PROBLEM STATEMENT
Check each line of the data for the string "usage". Report how many have it, and give nothing else.

(Dataset entries)
◆ ◆ ◆
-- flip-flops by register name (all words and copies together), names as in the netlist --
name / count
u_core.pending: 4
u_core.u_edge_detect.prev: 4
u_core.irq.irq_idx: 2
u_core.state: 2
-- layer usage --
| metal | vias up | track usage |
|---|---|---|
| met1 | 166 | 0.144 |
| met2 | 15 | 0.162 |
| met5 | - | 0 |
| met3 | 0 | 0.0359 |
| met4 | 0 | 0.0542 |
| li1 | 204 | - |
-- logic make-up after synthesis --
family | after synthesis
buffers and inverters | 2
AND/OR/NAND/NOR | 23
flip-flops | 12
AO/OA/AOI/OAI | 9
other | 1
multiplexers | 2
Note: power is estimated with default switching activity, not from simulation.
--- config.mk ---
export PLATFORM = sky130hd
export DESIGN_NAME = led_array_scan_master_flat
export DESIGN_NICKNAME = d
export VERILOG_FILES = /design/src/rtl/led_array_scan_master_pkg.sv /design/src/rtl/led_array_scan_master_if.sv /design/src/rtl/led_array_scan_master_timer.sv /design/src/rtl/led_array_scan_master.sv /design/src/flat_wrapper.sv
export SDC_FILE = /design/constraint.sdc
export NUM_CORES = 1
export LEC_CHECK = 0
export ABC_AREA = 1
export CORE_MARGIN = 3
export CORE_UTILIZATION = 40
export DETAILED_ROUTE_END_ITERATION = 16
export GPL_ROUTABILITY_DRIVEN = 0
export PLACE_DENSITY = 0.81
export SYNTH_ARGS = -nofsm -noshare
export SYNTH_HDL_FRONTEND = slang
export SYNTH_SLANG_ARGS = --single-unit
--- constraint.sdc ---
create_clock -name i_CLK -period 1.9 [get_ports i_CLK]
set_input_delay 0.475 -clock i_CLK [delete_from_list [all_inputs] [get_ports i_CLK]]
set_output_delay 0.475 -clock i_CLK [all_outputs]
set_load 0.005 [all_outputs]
◆ ◆ ◆
RESULT
2